(PROVIDED DATA Opens)

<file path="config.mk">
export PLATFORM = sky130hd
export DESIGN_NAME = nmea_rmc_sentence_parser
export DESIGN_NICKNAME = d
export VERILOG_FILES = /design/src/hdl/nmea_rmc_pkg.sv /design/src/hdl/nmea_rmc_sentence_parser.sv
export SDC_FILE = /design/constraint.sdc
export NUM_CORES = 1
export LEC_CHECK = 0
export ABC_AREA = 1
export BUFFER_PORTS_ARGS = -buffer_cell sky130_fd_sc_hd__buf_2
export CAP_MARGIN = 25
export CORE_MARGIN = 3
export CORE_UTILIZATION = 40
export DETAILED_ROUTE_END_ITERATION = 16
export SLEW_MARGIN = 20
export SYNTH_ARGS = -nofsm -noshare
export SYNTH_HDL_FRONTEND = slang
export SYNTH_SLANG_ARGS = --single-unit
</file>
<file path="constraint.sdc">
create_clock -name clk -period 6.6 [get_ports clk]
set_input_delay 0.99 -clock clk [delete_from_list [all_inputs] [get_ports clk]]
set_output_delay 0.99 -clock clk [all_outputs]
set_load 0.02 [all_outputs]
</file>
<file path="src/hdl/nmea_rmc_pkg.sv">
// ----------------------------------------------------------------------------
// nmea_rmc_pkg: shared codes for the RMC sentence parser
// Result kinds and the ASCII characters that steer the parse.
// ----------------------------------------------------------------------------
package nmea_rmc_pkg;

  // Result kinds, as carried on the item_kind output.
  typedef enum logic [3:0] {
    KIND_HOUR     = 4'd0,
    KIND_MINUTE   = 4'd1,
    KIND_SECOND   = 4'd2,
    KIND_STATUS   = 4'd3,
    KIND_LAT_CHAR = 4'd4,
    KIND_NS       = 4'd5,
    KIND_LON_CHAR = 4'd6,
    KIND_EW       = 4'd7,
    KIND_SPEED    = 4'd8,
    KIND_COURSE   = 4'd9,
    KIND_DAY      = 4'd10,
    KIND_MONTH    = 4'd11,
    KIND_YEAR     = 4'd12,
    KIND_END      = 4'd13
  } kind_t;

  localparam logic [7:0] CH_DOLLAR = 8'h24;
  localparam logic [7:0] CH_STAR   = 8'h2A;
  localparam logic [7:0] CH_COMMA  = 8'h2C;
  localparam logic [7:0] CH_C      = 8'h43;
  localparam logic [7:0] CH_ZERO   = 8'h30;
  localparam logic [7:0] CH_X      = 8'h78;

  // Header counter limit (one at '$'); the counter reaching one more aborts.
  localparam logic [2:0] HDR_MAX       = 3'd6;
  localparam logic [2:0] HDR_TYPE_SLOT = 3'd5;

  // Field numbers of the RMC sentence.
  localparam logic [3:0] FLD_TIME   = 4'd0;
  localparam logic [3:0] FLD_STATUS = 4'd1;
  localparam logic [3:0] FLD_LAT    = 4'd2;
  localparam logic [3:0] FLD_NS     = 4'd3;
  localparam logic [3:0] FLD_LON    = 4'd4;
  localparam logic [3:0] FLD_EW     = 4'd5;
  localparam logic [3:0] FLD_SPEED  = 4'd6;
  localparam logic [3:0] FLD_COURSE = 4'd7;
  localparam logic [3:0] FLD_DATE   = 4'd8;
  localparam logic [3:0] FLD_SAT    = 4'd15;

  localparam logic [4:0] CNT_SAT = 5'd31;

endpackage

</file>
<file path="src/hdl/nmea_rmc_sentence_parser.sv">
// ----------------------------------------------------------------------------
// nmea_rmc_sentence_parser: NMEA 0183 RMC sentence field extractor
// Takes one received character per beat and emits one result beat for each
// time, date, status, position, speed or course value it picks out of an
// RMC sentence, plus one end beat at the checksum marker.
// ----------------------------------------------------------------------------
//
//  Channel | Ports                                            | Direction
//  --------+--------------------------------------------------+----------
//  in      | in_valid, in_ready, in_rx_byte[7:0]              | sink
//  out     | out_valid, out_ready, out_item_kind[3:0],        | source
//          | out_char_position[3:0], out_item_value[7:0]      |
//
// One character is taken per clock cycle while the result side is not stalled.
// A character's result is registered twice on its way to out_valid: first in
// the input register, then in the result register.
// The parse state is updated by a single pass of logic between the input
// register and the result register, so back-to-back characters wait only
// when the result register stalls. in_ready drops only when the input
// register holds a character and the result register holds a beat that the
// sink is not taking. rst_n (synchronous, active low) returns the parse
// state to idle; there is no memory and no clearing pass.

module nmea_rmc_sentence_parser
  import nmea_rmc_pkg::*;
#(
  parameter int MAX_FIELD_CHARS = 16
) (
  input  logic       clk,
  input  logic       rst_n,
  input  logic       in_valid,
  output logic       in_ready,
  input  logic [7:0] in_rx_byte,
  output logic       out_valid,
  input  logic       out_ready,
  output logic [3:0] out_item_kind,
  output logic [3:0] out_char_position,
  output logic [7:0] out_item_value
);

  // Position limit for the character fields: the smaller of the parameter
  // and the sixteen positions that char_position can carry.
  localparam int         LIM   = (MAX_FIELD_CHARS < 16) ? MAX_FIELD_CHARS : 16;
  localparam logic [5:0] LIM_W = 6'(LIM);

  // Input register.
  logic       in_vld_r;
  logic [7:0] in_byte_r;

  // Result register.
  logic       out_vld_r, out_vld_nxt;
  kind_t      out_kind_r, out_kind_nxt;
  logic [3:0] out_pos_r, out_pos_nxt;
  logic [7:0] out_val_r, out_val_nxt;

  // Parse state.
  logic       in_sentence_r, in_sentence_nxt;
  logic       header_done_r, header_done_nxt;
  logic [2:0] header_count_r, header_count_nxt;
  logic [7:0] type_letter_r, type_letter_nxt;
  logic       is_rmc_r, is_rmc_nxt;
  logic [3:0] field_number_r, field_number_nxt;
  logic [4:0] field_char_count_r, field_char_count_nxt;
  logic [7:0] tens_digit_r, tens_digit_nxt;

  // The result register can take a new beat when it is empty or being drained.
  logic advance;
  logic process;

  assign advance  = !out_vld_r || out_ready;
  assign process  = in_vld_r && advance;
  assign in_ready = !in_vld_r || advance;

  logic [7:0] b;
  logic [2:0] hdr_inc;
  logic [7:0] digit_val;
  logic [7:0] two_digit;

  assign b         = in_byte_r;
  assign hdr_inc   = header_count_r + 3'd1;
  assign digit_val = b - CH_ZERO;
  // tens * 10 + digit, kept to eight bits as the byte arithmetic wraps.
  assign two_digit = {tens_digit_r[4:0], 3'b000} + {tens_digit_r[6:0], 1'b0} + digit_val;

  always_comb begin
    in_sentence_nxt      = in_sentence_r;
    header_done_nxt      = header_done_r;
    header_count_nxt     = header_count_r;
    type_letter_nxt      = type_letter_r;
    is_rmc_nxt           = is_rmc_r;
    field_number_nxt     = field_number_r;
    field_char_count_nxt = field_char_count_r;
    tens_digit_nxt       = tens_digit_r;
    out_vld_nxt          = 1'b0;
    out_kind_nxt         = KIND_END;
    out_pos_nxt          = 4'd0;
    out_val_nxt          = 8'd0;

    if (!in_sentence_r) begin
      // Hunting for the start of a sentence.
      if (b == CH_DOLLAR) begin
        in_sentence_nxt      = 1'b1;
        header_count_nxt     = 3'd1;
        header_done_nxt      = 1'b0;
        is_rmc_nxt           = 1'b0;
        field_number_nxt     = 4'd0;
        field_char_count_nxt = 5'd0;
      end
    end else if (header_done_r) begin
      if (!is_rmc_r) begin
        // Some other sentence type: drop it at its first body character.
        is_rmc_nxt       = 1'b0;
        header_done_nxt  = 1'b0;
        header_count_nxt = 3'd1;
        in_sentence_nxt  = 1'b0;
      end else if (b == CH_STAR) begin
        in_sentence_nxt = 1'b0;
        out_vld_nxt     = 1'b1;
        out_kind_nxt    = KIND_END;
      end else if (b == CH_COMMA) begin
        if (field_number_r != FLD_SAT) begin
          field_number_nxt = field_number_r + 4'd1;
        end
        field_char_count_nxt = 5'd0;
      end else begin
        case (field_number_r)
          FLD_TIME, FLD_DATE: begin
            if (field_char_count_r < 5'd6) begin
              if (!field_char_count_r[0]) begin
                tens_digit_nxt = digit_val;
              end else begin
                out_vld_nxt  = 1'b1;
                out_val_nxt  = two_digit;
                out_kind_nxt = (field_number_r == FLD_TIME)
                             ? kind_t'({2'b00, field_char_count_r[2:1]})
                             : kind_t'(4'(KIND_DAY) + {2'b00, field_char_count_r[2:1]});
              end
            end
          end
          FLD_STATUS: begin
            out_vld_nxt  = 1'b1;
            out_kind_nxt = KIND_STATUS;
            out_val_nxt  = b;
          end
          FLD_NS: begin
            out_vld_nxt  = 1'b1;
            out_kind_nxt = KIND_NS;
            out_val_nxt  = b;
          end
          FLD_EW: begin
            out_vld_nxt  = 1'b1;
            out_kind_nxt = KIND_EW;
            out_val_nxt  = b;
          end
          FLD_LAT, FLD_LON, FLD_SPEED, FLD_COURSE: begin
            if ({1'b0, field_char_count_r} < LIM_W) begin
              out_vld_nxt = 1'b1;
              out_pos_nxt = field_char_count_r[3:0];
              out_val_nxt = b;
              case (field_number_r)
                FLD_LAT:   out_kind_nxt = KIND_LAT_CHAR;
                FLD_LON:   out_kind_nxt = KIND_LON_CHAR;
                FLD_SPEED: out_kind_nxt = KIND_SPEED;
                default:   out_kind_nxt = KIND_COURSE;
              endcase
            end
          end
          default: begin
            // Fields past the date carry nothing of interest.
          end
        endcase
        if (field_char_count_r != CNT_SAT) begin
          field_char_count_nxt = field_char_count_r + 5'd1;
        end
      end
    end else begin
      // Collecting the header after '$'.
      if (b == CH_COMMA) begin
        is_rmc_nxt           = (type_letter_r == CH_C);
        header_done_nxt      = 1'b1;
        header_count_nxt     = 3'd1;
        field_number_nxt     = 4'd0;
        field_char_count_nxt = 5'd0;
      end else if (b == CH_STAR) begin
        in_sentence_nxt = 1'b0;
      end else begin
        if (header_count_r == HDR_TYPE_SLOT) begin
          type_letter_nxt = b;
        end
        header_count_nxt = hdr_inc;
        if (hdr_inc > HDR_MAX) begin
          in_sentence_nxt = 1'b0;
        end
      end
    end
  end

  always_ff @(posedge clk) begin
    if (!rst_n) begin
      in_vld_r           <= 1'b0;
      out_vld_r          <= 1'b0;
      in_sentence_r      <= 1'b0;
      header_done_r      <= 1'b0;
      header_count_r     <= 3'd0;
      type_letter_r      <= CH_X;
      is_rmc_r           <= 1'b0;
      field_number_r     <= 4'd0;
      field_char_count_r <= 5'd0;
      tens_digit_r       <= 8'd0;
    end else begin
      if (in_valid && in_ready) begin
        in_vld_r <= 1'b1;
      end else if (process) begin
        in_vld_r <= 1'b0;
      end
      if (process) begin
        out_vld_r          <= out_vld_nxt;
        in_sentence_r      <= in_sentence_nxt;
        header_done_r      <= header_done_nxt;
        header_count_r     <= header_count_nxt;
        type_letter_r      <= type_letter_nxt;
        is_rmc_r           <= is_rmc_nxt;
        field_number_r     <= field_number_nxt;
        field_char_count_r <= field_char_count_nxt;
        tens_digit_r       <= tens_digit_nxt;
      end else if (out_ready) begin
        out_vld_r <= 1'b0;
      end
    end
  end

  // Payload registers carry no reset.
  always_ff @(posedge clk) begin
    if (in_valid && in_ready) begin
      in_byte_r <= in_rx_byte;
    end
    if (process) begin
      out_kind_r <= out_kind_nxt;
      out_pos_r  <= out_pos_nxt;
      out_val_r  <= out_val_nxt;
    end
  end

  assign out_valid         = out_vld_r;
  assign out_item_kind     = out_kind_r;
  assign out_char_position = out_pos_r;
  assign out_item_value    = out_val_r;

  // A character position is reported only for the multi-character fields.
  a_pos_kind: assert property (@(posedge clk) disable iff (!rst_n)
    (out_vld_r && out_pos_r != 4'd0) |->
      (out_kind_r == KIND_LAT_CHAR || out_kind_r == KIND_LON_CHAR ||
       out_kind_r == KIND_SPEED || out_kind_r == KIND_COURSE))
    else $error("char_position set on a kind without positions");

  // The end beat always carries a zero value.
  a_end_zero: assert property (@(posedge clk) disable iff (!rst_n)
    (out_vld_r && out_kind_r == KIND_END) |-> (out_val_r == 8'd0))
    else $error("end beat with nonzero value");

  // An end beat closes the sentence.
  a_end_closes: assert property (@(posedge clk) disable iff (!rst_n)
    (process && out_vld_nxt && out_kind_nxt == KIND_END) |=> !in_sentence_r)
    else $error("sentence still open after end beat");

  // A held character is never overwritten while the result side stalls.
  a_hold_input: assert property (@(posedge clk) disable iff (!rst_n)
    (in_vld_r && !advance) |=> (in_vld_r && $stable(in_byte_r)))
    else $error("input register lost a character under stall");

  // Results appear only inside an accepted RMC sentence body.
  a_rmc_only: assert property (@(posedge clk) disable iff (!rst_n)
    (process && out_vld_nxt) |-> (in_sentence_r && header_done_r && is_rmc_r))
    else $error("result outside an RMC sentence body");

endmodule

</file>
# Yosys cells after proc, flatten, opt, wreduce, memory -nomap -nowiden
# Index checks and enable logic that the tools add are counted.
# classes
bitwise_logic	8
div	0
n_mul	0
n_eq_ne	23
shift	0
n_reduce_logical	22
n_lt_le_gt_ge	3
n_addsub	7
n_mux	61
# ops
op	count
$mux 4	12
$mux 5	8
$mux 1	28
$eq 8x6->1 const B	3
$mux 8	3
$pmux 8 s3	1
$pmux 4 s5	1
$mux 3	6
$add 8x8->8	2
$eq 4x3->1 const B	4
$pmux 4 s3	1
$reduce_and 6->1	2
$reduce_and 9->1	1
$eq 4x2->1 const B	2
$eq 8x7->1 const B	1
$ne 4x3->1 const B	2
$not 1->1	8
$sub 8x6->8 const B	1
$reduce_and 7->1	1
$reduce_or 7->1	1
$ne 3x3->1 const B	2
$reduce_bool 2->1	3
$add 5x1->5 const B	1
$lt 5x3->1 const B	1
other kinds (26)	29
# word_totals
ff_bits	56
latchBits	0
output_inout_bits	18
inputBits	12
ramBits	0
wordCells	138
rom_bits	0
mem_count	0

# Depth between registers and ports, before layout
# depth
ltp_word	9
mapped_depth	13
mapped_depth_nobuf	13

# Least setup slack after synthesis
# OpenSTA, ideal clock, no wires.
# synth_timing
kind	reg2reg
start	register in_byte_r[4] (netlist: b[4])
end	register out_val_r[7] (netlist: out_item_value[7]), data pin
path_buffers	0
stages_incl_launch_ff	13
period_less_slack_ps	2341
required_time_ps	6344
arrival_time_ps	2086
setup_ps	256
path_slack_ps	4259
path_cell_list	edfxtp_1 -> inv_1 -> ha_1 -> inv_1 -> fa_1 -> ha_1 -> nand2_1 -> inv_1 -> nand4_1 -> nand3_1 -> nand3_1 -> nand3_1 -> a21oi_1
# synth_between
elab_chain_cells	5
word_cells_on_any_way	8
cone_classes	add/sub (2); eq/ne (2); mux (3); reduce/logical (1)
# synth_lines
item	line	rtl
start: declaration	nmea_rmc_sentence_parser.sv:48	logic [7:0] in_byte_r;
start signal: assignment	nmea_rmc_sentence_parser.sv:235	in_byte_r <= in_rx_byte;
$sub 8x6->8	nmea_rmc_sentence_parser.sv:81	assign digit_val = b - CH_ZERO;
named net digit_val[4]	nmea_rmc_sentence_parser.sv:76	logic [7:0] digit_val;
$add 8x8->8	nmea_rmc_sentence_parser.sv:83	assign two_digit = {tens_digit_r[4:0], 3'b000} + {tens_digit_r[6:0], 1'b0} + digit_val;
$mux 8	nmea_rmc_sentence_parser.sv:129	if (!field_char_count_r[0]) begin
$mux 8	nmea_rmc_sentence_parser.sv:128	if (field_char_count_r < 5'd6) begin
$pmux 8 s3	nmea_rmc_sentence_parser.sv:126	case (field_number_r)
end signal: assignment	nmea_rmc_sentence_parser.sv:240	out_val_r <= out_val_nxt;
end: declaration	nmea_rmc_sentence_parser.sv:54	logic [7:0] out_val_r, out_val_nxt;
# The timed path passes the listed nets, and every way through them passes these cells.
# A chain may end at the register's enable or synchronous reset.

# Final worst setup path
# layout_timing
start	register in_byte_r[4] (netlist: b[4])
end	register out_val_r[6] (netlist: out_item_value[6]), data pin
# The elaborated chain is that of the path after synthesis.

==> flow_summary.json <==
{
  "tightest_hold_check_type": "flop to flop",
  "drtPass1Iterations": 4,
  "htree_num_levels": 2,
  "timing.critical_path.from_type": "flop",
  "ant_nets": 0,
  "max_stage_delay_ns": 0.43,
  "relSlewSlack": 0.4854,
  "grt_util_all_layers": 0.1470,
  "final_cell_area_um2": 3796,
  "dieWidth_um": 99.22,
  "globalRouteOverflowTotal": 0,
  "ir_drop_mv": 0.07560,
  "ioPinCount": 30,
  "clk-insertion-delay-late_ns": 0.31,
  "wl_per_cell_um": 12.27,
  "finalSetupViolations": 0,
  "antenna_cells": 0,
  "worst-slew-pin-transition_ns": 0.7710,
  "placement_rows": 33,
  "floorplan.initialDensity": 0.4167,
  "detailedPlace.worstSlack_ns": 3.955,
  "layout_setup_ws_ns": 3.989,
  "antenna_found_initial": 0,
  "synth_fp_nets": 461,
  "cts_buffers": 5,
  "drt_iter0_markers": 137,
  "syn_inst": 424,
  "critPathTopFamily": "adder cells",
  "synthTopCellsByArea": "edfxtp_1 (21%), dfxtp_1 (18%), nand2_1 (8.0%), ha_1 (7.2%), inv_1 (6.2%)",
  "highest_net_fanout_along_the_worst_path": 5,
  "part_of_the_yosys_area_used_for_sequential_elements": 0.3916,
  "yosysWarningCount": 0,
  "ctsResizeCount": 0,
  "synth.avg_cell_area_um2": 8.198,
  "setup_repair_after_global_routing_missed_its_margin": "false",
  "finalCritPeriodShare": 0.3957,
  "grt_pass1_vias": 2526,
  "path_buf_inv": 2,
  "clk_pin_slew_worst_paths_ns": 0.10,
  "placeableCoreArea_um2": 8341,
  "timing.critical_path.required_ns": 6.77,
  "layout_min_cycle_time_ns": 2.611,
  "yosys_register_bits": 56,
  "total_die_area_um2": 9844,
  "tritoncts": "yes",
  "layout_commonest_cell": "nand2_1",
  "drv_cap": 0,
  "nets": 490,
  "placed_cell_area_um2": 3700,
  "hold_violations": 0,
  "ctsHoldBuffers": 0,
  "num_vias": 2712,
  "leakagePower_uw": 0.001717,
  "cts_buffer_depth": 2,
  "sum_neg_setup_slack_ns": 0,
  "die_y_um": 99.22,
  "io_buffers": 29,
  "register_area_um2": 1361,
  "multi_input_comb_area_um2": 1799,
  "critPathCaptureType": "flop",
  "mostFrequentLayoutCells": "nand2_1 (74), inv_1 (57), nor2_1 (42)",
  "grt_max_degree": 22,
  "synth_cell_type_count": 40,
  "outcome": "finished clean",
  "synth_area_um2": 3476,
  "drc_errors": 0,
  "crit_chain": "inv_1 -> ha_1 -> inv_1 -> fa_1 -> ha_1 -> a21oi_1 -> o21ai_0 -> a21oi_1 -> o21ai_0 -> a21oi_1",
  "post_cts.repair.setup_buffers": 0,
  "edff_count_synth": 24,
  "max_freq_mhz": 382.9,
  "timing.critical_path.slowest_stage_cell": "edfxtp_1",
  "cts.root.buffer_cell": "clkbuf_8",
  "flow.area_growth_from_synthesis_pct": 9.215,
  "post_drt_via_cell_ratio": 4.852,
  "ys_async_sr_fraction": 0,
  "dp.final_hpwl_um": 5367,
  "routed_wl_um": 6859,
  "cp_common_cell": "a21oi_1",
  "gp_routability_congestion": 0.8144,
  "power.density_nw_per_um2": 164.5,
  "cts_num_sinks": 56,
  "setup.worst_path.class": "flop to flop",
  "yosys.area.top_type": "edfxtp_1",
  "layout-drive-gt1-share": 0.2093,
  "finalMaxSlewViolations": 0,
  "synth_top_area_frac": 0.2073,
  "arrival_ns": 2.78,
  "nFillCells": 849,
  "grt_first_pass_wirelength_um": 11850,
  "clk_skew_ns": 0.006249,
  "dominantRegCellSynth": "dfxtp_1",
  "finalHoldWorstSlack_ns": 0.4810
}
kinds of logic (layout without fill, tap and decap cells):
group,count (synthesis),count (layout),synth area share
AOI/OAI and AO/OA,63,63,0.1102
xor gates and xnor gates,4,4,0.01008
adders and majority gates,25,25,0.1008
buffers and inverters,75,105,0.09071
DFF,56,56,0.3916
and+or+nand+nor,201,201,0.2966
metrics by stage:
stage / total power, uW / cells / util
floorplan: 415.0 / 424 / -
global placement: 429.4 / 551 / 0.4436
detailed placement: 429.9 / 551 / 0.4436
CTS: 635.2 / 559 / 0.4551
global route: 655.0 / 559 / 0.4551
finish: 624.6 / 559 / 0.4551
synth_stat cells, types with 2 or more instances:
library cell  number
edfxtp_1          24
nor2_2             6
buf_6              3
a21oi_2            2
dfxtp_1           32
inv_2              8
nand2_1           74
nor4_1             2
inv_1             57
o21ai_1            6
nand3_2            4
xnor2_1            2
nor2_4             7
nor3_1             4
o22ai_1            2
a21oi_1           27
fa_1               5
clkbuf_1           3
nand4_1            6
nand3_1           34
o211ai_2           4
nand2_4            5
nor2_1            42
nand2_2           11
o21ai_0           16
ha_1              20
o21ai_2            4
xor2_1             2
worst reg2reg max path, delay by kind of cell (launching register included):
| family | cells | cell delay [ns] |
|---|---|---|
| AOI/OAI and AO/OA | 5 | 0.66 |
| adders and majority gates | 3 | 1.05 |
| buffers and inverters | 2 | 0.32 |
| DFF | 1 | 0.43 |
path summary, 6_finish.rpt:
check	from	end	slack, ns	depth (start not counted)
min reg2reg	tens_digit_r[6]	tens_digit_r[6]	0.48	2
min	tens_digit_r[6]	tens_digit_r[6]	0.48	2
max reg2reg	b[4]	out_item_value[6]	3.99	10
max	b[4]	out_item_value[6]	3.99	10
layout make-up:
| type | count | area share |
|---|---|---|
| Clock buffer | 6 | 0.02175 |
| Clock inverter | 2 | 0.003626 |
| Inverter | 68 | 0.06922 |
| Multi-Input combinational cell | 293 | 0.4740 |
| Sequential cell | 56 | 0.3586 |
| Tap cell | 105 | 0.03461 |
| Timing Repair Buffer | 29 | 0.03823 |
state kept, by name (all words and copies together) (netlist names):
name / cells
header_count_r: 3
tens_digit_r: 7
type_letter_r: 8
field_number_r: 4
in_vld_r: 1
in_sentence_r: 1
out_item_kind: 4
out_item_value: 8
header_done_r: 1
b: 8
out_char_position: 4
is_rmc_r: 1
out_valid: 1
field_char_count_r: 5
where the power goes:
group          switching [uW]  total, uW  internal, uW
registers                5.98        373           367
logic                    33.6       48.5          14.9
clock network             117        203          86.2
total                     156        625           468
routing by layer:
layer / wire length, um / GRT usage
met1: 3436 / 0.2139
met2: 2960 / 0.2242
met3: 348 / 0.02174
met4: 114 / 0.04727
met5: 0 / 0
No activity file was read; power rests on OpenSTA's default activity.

(PROVIDED DATA Closes)

WHAT IS NEEDED: Answer with the count alone: how many lines in the data above have "synchronous" in them?

EXERCISE RESPONSE: 2